Entre muchos boxeadores que nacen en pueblos escondidos como Luruaco, Palmar de Varela, San Basilio de Palenque, en especial, Puerto Escondido, en el corregimiento de San José de Canalete (Córdoba), nació Jaime Luis Villegas Estrada, un boxeador de 21 años que tomó los guantes gracias a sus primos. Él hará su aparición en la cancha San Pío, en el barrio El Bosque, en Barranquilla, en la velada del próximo 5 de agosto.

Desde pequeño estuvo entrenando con sus parientes: Miguel Barrera, quien boxeó hasta 2004 con un récord de 23 victorias, una derrota y dos empates; y Ronald Barrera, que dejó los guantes en 2005 con 30 triunfos, 14 caídas y dos pleitos igualados.

Ellos le inculcaron que el boxeo es algo emocionante e importante. Ver sus combates, los golpes, las estrategias en las peleas, los ganchos y los nocauts (31 entre ambos exboxeadores) que le conectaban a sus rivales, lo motivaba para seguir entrenando.

“Con ellos siempre entrenaba cada mañana para crecer en la parte deportiva, los he visto en sus derrotas y sus victorias, por eso me considero un boxeador fuerte cuando se refiere asumir los triunfos o caídas”, aclaró el boxeador.

Sus estadísticas demuestran de lo que está hecho el joven boxeador, quien lleva 2 victorias y cero derrotas en su corta carrera deportiva.

"Antes de debutar realicé distintas peleas en aficionado y después arranqué en la carrera profesional este año".

Su debut en los cuadriláteros fue contra Oscar Alarcón. Los nervios prevalecieron durante el combate, pero un triunfo por decisión unánime, en la ciudad de Barranquilla, le permitió a Jaime demostrar de lo que es capaz y darse confianza.

"Mis primos me dijeron que pa' adelante y con muchas ganas para el próximo combate".

Aquellas palabras quedaron grabadas de cara a su segundo pleito, donde fue más contundente y preciso en la batalla para ganar por K.O a José Luis Flores, en el Centro de Convenciones del Grand Boulevard, también en la capital del Atlántico.

El apoyo de la familia
Su familia está divida. A su mamá no le gusta mucho que practique este deporte, pues siempre ha mantenido una postura distinta a su hijo, quien tiene una pasión enorme por el pugilismo.

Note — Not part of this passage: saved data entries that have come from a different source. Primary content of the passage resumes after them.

## src/rtl/guess_entry_pkg.sv

```systemverilog
// Shared definitions for the guess entry block: digit geometry, blank code
// and the entry FSM state encoding.
package guess_entry_pkg;

    localparam int DIGIT_W        = 4;
    localparam int DEF_NUM_DIGITS = 4;
    localparam int GUESS_W        = DIGIT_W * DEF_NUM_DIGITS;
    localparam int CNT_W          = 3;
    localparam logic [DIGIT_W-1:0] DEF_BLANK = 4'hF;

    typedef enum logic [1:0] {
        ST_COLLECT = 2'd0,
        ST_CHECK   = 2'd1,
        ST_OFFER   = 2'd2
    } state_t;

    // A switch value is a legal BCD digit only in the range 0..9.
    function automatic logic is_digit(input logic [DIGIT_W-1:0] value);
        return value <= 4'd9;
    endfunction

endpackage

```

## src/rtl/guess_entry_dup_check.sv

```systemverilog
// Combinational repeat detector: flags any pair of equal nibbles among four.
module dup_check
    import guess_entry_pkg::*;
(
    input  logic [DIGIT_W-1:0] d0,
    input  logic [DIGIT_W-1:0] d1,
    input  logic [DIGIT_W-1:0] d2,
    input  logic [DIGIT_W-1:0] d3,
    output logic               dup
);

    assign dup = (d0 == d1) || (d0 == d2) || (d0 == d3) ||
                 (d1 == d2) || (d1 == d3) || (d2 == d3);

endmodule

```

## src/rtl/guess_entry.sv

```systemverilog
// Collects four BCD digits from debounced buttons, rejects illegal or
// repeating guesses, and offers a legal guess over a valid/ready handshake.
//
// Handshake: guess_valid rises only with a complete, repeat-free guess and then
// holds, with guess stable, until the edge at which guess_ready is also 1;
// that edge is the transfer. guess_ready has no effect while guess_valid is 0.
module guess_entry
    import guess_entry_pkg::*;
#(
    parameter int                 NUM_DIGITS = DEF_NUM_DIGITS,
    parameter logic [DIGIT_W-1:0] BLANK      = DEF_BLANK
) (
    input  logic               clk,
    input  logic               rst,
    input  logic               enter,
    input  logic               clear,
    input  logic [DIGIT_W-1:0] in,
    input  logic               guess_ready,
    output logic               guess_valid,
    output logic [GUESS_W-1:0] guess,
    output logic [GUESS_W-1:0] disp,
    output logic [CNT_W-1:0]   digit_count,
    output logic               err,
    output logic [3:0]         attempts,
    output state_t             fsm_state
);

    localparam logic [GUESS_W-1:0] ALL_BLANK = {NUM_DIGITS{BLANK}};
    localparam logic [CNT_W-1:0]   LAST_IDX  = CNT_W'(NUM_DIGITS - 1);

    state_t             state_q, state_d;
    logic [GUESS_W-1:0] digits_q, digits_d;
    logic [GUESS_W-1:0] disp_q, disp_d;
    logic [GUESS_W-1:0] guess_q, guess_d;
    logic [CNT_W-1:0]   count_q, count_d;
    logic               valid_q, valid_d;
    logic               err_q, err_d;
    logic [3:0]         attempts_q, attempts_d;
    logic               repeat_found;

    // digits_q[15:12] holds the first entered digit once four are in.
    dup_check u_dup_check (
        .d0  (digits_q[15:12]),
        .d1  (digits_q[11:8]),
        .d2  (digits_q[7:4]),
        .d3  (digits_q[3:0]),
        .dup (repeat_found)
    );

    always_ff @(posedge clk) begin
        if (rst) begin
            state_q    <= ST_COLLECT;
            digits_q   <= '0;
            disp_q     <= ALL_BLANK;
            guess_q    <= '0;
            count_q    <= '0;
            valid_q    <= 1'b0;
            err_q      <= 1'b0;
            attempts_q <= '0;
        end else begin
            state_q    <= state_d;
            digits_q   <= digits_d;
            disp_q     <= disp_d;
            guess_q    <= guess_d;
            count_q    <= count_d;
            valid_q    <= valid_d;
            err_q      <= err_d;
            attempts_q <= attempts_d;
        end
    end

    always_comb begin
        state_d    = state_q;
        digits_d   = digits_q;
        disp_d     = disp_q;
        guess_d    = guess_q;
        count_d    = count_q;
        valid_d    = valid_q;
        err_d      = 1'b0;
        attempts_d = attempts_q;

        case (state_q)
            ST_COLLECT: begin
                if (clear) begin
                    count_d = '0;
                    disp_d  = ALL_BLANK;
                end else if (enter) begin
                    if (is_digit(in)) begin
                        digits_d = {digits_q[GUESS_W-DIGIT_W-1:0], in};
                        count_d  = count_q + 1'b1;
                        // The display fills from the top nibble downward.
                        for (int i = 0; i < NUM_DIGITS; i++) begin
                            if (count_q == CNT_W'(i)) begin
                                disp_d[GUESS_W-1-DIGIT_W*i -: DIGIT_W] = in;
                            end
                        end
                        if (count_q == LAST_IDX) begin
                            state_d = ST_CHECK;
                        end
                    end else begin
                        err_d = 1'b1;
                    end
                end
            end
            ST_CHECK: begin
                if (repeat_found) begin
                    err_d   = 1'b1;
                    count_d = '0;
                    disp_d  = ALL_BLANK;
                    state_d = ST_COLLECT;
                end else begin
                    guess_d = digits_q;
                    valid_d = 1'b1;
                    state_d = ST_OFFER;
                end
            end
            ST_OFFER: begin
                if (guess_ready) begin
                    valid_d = 1'b0;
                    count_d = '0;
                    disp_d  = ALL_BLANK;
                    state_d = ST_COLLECT;
                    if (attempts_q != 4'hF) begin
                        attempts_d = attempts_q + 4'd1;
                    end
                end
            end
            default: begin
                state_d = ST_COLLECT;
            end
        endcase
    end

    assign guess_valid = valid_q;
    assign guess       = guess_q;
    assign disp        = disp_q;
    assign digit_count = count_q;
    assign err         = err_q;
    assign attempts    = attempts_q;
    assign fsm_state   = state_q;

endmodule

```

“Mi madre siempre se ha opuesto al boxeo, pues cree que es un deporte muy rudo para mí. Aunque mantenemos una buena relación a pesar de los distintos gustos”, dijo, entre risas, el boxeador.

Su padre es todo lo contrario. Él le da un apoyo constante a Jaime para que gane en cada presentación. "Mi papá siempre me da la mano. Cada vez que puede me da consejos que uso en las peleas".

En estos momentos, Jaime Luis entrena duro para afrontar su combate. "Trabajar duro y hacer las cosas bien, claro está, siempre en busca de la victoria", dijo el pegador que estará en acción en medio de la velada que tiene como gran atracción el título mundial que pondrá en juego la colombiana Liliana Palmera frente a la venezolana Alys Sánchez.